Upon the outbreak of war they both volunteered for the British Army. Charles's recruitment was deferred by the authorities to the following year to enable him to complete his degree. He joined the Buffs as a private soldier but was promoted corporal within 10 days and commissioned directly (Feb 25 1941). He then commanded one of two platoons of the 70th Battalion which were guarding Chartwell during Churchill's recuperation from illness there for three months. Out of courtesy he was invited with the other officers to dine weekly with Churchill during this period. It is unclear whether the Prime minister realised he was a German.

From there he was posted to the 9th Battalion (Aug 4th 1943) but on December 14, 1943 he joined MI6 where he was given the code-name Anderton and worked with the traitor Kim Philby, whom he disliked, and in whom he saw none of the supposed Philby charm. He was one of the first to voice suspicions about Philby. His brother Richard was also in MI6 and interrogated Rudolf Hess. Charles took part in the liberation of Belgium. He and his boss, Richard Gatty, were accidentally the first Allied soldiers in Antwerp, where Charles was billeted on the generous hospitality of the Baroness van der Gracht de Rommerswael, having got ahead of the advancing Canadians and arrived in the town while the Germans were still there. Aided by the competent Belgian Commissaire Bloch, Gatty and he then rounded up the entire German local network of 68 spies, an action for which the Brussels office of MI6, which was headed by Robert Barclay and included Malcolm Muggeridge, claimed the credit, provoking an angry written protest from Gatty to Barclay which said "our job is to tell lies to the enemy."

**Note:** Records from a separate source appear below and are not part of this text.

===== config.mk =====
export PLATFORM = sky130hd
export DESIGN_NAME = dmem_arbiter
export DESIGN_NICKNAME = d
export VERILOG_FILES = /design/src/rtl/dmem_arbiter.sv
export SDC_FILE = /design/constraint.sdc
export NUM_CORES = 1
export LEC_CHECK = 0
export CAP_MARGIN = 20
export CELL_PAD_IN_SITES_DETAIL_PLACEMENT = 0
export CELL_PAD_IN_SITES_GLOBAL_PLACEMENT = 2
export CORE_UTILIZATION = 10
export DETAILED_ROUTE_END_ITERATION = 12
export GPL_ROUTABILITY_DRIVEN = 0
export HOLD_SLACK_MARGIN = 0.12
export PLACE_DENSITY_LB_ADDON = 0.1
export SLEW_MARGIN = 20
export SYNTH_ARGS = -nofsm -noshare
export SYNTH_HDL_FRONTEND = slang
export SYNTH_SLANG_ARGS = --single-unit

===== constraint.sdc =====
create_clock -name clk -period 4.8 [get_ports clk]
set_input_delay 0.96 -clock clk [delete_from_list [all_inputs] [get_ports clk]]
set_output_delay 0.96 -clock clk [all_outputs]
set_load 0.005 [all_outputs]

Charles then took part in the liberation of Norway, where he captured the complete Gestapo archive which enabled him to arrest fugitive Nazis, including Karl Fritzsch the Deputy Commandant of Auschwitz, and senior German military figures(King Haakon VII's Medal of Freedom). He took the view that as the war was now practically over, it was important to gather as much intelligence about the Soviet army, since this was plainly the new threat. In this he was thwarted, and his reports concerning his interrogations of such figures as a high civilian official in the German administration of occupied Russia, von der Ow, who described the anti-communist feelings of much of the population of the western USSR, were buried by his superiors who were, as it later emerged, Soviet spies. It seems that as a consequence he voiced suspicions about Philby which were later conveyed by M. Oldfield to Washington.